「ごめんね、一条くんまで付き合わせちゃって」
「別に、相原が気にすることないよ」
聞こえてきた声、呼びあう名前。
驚いてびくりと肩を揺らしつつも、同時にどうしてこんなところに訪れたのか納得する。
文芸部の後輩のふみと一条……ふたりは文芸部員の中でも数少ない、別館の図書室を利用する人間だ。

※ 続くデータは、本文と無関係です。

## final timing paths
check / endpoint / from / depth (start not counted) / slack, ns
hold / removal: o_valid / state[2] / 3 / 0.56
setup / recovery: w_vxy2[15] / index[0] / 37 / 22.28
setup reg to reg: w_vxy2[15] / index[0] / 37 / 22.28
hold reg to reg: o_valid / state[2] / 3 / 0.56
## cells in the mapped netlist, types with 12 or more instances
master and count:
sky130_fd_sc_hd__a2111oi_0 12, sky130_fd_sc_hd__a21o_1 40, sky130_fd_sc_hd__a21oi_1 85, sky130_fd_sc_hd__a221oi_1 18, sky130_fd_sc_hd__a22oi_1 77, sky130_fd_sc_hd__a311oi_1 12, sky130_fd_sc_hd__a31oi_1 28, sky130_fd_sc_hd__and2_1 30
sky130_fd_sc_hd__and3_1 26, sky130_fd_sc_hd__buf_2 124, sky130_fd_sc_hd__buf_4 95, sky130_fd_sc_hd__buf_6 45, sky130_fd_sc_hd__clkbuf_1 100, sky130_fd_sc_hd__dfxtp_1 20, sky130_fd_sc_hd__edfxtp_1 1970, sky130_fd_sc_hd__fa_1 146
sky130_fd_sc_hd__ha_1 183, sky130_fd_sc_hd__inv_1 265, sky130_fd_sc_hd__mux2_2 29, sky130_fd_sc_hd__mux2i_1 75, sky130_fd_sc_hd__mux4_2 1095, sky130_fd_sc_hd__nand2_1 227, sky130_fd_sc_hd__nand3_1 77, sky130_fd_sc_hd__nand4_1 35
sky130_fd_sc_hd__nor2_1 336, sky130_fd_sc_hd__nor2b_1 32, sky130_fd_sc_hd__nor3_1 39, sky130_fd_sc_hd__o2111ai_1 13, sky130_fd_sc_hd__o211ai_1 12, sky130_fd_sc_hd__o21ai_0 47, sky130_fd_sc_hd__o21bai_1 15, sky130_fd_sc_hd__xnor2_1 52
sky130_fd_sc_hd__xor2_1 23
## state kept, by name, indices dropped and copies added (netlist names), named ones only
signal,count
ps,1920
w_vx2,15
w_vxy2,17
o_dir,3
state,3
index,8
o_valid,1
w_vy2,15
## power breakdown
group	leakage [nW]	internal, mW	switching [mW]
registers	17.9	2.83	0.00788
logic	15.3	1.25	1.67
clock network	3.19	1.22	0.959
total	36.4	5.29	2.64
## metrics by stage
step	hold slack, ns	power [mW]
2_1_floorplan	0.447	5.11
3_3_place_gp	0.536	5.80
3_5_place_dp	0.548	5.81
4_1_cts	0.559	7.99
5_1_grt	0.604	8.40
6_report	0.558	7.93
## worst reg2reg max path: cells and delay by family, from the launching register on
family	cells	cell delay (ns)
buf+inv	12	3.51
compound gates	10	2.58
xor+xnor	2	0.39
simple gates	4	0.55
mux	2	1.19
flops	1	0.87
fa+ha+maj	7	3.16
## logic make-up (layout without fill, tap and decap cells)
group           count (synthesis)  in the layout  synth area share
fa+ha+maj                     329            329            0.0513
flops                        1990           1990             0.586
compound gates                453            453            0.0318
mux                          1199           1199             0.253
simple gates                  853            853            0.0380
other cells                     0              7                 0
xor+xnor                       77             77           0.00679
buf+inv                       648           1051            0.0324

原稿が終わったばかりのはずのこの時期に来るとは思っていなかったけど、ふたりが現れることは予想できた。
なのにすっかりその可能性を見落としていた。
「次の原稿に花言葉の本がいるんだよな?」
「うん。園芸部の話を書こうと思って」
なるほど、もう次のことを考えているんだね!
あたしの原稿が遅れているせいで今回の部誌の作業はとまっているしね!
申し訳ない、と思いながらうつむくと、その拍子に章の黒いパーカーにあたしの髪が触れた。
するりとまるで撫でられるようではっと彼の方を向く。
……待って、いつの間にこんなに近づいていたの。
かーっと頰が熱を持ち、もうふみたちのことなんて気にしていられない。
綺麗な耳の形、頰のライン、上向きのまつげ。
今までになかった距離で見つめることにどきどきして、離れなくちゃいけないのに動くことができない。